■ Task details ■
Quote the entries below from the line with "- The number of antenna" through the line with "- The number of clock", both ends included, and only those lines.
══ Entries supplied ══
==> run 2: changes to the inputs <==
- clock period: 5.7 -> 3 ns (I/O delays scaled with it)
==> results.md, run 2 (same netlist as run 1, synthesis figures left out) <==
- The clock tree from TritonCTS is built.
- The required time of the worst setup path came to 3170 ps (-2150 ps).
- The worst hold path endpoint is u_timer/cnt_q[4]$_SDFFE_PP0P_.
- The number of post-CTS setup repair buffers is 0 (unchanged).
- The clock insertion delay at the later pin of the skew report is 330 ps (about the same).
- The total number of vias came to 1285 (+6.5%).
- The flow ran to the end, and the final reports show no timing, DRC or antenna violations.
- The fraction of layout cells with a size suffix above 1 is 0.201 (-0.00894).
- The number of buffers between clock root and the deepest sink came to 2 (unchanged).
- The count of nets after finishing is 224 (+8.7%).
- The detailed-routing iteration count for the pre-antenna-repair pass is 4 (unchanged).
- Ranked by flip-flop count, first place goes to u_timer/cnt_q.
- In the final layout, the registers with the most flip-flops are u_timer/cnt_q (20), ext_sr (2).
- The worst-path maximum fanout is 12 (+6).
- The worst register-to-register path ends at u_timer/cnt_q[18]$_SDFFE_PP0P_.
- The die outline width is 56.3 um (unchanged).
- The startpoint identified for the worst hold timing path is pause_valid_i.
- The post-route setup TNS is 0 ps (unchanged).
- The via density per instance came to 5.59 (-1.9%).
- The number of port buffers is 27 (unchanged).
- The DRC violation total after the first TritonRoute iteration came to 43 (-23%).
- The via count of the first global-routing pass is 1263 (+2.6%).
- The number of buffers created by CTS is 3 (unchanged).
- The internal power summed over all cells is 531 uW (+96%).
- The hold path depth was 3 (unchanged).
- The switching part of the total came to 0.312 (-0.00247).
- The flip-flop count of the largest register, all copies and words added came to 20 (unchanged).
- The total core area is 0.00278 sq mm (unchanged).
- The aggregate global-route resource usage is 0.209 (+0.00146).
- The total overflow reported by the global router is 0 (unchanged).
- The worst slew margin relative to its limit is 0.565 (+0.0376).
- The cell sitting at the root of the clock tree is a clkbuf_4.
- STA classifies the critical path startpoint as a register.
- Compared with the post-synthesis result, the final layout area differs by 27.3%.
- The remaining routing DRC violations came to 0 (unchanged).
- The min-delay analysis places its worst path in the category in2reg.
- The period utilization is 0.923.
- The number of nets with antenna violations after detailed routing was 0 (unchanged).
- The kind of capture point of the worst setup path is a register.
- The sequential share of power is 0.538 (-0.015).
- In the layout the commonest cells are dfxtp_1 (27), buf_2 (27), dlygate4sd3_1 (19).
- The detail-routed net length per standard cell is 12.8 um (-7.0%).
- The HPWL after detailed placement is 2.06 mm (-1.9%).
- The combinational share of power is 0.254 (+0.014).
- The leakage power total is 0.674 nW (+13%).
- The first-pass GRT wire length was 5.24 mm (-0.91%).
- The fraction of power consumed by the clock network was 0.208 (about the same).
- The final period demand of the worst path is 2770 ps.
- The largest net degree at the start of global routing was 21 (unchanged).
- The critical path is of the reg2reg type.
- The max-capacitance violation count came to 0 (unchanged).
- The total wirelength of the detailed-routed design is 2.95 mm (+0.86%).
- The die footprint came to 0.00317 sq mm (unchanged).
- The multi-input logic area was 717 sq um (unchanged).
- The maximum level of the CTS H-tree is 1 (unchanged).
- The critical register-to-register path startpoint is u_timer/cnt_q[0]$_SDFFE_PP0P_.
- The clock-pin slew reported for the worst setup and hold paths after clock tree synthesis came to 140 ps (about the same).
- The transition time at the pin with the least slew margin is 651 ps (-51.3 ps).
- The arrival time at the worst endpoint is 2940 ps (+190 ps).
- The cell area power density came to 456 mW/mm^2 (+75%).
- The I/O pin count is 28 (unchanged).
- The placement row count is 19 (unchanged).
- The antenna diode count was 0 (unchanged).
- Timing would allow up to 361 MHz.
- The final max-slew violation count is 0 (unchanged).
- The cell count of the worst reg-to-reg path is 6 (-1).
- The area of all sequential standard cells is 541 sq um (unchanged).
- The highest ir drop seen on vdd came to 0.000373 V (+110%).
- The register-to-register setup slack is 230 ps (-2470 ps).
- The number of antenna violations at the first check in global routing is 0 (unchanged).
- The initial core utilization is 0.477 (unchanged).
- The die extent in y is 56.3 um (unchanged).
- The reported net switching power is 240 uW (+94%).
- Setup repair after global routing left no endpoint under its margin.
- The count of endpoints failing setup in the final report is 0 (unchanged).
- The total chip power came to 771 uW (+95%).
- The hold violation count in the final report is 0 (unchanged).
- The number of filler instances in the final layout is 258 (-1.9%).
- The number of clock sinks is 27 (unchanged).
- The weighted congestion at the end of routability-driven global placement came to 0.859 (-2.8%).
[config.mk]
export PLATFORM = sky130hd
export DESIGN_NAME = irq_vector_gen
export DESIGN_NICKNAME = d
export VERILOG_FILES = /design/src/rtl/irq_vec_pkg.sv /design/src/rtl/irq_src_arbiter.sv /design/src/rtl/irq_vec_format.sv /design/src/rtl/irq_ack_seq.sv /design/src/rtl/irq_vector_gen.sv
export SDC_FILE = /design/constraint.sdc
export NUM_CORES = 1
export LEC_CHECK = 0
export BUFFER_PORTS_ARGS = -buffer_cell sky130_fd_sc_hd__clkbuf_2
export CAP_MARGIN = 10
export CORE_MARGIN = 3
export CORE_UTILIZATION = 37
export DETAILED_ROUTE_END_ITERATION = 7
export GPL_TIMING_DRIVEN = 0
export MAX_ROUTING_LAYER = met4
export PLACE_DENSITY = 0.75
export SETUP_SLACK_MARGIN = 0.02
export SYNTH_ARGS = -nofsm -noshare
export SYNTH_HDL_FRONTEND = slang
export SYNTH_SLANG_ARGS = --single-unit
export TNS_END_PERCENT = 5
[constraint.sdc]
create_clock -name clk -period 1.45 [get_ports clk]
set_input_delay 0.145 -clock clk [delete_from_list [all_inputs] [get_ports clk]]
set_output_delay 0.145 -clock clk [all_outputs]
set_load 0.1 [all_outputs]
[src/rtl/irq_vec_pkg.sv]
package irq_vec_pkg;

  typedef enum logic [1:0] {
    FMT_BASE = 2'b00,
    FMT_CHAN = 2'b01,
    FMT_TYPE = 2'b10,
    FMT_NONE = 2'b11
  } vec_fmt_e;

  localparam int VEC_W      = 8;
  localparam int CH_FIELD_W = 2;
  localparam int TYPE_W     = 3;

endpackage

[src/rtl/irq_src_arbiter.sv]
module irq_src_arbiter
  import irq_vec_pkg::*;
#(
  parameter int NUM_CH  = 4,
  parameter int NUM_SRC = 5
) (
  input  logic                      clk,
  input  logic                      rst_n,
  input  logic [NUM_CH*NUM_SRC-1:0] pend_i,
  input  logic [NUM_CH*NUM_SRC-1:0] en_i,
  output logic [CH_FIELD_W-1:0]     ch_o,
  output logic [TYPE_W-1:0]         ty_o,
  output logic                      any_o
);

  localparam int TOTAL = NUM_CH * NUM_SRC;

  logic [TOTAL-1:0]                 live;
  logic [NUM_CH-1:0]                ch_any;
  logic [NUM_CH-1:0][TYPE_W-1:0]    ch_ty;
  logic [NUM_CH-1:0]                grant;

  assign live = pend_i & en_i;

  function automatic logic [TYPE_W-1:0] first_code(input logic [NUM_SRC-1:0] v);
    logic [TYPE_W-1:0] code;
    code = '0;
    for (int k = NUM_SRC - 1; k >= 0; k--)
      if (v[k]) code = TYPE_W'(k + 1);
    return code;
  endfunction

  for (genvar c = 0; c < NUM_CH; c++) begin : g_chan
    assign ch_any[c] = |live[c*NUM_SRC +: NUM_SRC];
    assign ch_ty[c]  = first_code(live[c*NUM_SRC +: NUM_SRC]);
  end

  always_comb begin
    logic found;
    found = 1'b0;
    grant = '0;
    for (int c = 0; c < NUM_CH; c++) begin
      if (ch_any[c] && !found) begin
        grant[c] = 1'b1;
        found    = 1'b1;
      end
    end
  end

  always_comb begin
    ch_o = '0;
    ty_o = '0;
    for (int c = 0; c < NUM_CH; c++) begin
      if (grant[c]) begin
        ch_o = CH_FIELD_W'(c);
        ty_o = ch_ty[c];
      end
    end
  end

  assign any_o = |ch_any;

  int pick_idx;
  assign pick_idx = int'(ch_o) * NUM_SRC + int'(ty_o) - 1;

  AST_PICK_IS_LIVE: assert property (@(posedge clk) disable iff (!rst_n)
    any_o |-> (pend_i[pick_idx] && en_i[pick_idx]));
  AST_IDLE_CODE: assert property (@(posedge clk) disable iff (!rst_n)
    !any_o |-> (ty_o == '0 && ch_o == '0));
  AST_ONE_GRANT: assert property (@(posedge clk) disable iff (!rst_n)
    $onehot0(grant));

endmodule

[src/rtl/irq_vec_format.sv]
module irq_vec_format
  import irq_vec_pkg::*;
(
  input  vec_fmt_e              fmt_i,
  input  logic [VEC_W-1:0]      base_i,
  input  logic [CH_FIELD_W-1:0] ch_i,
  input  logic [TYPE_W-1:0]     ty_i,
  output logic [VEC_W-1:0]      vec_o,
  output logic                  drive_o
);

  always_comb begin
    drive_o = 1'b1;
    unique case (fmt_i)
      FMT_BASE: vec_o = base_i;
      FMT_CHAN: vec_o = {base_i[VEC_W-1:CH_FIELD_W], ch_i};
      FMT_TYPE: vec_o = {base_i[VEC_W-1:CH_FIELD_W+TYPE_W], ch_i, ty_i};
      default: begin
        vec_o   = '0;
        drive_o = 1'b0;
      end
    endcase
  end

endmodule

[src/rtl/irq_ack_seq.sv]
module irq_ack_seq #(
  parameter int ACK_DELAY = 2
) (
  input  logic clk,
  input  logic rst_n,
  input  logic iack_n,
  output logic capture_o,
  output logic release_o,
  output logic busy_o,
  output logic ack_n
);

  localparam int CNT_W = $clog2(ACK_DELAY + 1);

  logic             busy;
  logic             done;
  logic [CNT_W-1:0] cnt;

  assign capture_o = !busy && !iack_n;
  assign release_o = busy && done && iack_n;
  assign busy_o    = busy;

  always_ff @(posedge clk) begin
    if (!rst_n) begin
      busy  <= 1'b0;
      done  <= 1'b0;
      cnt   <= '0;
      ack_n <= 1'b1;
    end else begin
      ack_n <= 1'b1;
      if (capture_o) begin
        busy <= 1'b1;
        done <= 1'b0;
        cnt  <= CNT_W'(1);
      end else if (busy && !done) begin
        if (cnt == CNT_W'(ACK_DELAY)) begin
          ack_n <= 1'b0;
          done  <= 1'b1;
        end else begin
          cnt <= cnt + 1'b1;
        end
      end else if (release_o) begin
        busy <= 1'b0;
      end
    end
  end

  AST_ACK_ONE_CLOCK: assert property (@(posedge clk) disable iff (!rst_n)
    !ack_n |=> ack_n);
  AST_ACK_INSIDE_CYCLE: assert property (@(posedge clk) disable iff (!rst_n)
    !ack_n |-> busy);
  AST_ACK_STROBE_HELD: assert property (@(posedge clk) disable iff (!rst_n)
    !ack_n |-> !$past(iack_n));

endmodule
═══
■ Response ■
- The number of antenna violations at the first check in global routing is 0 (unchanged).
- The initial core utilization is 0.477 (unchanged).
- The die extent in y is 56.3 um (unchanged).
- The reported net switching power is 240 uW (+94%).
- Setup repair after global routing left no endpoint under its margin.
- The count of endpoints failing setup in the final report is 0 (unchanged).
- The total chip power came to 771 uW (+95%).
- The hold violation count in the final report is 0 (unchanged).
- The number of filler instances in the final layout is 258 (-1.9%).
- The number of clock sinks is 27 (unchanged).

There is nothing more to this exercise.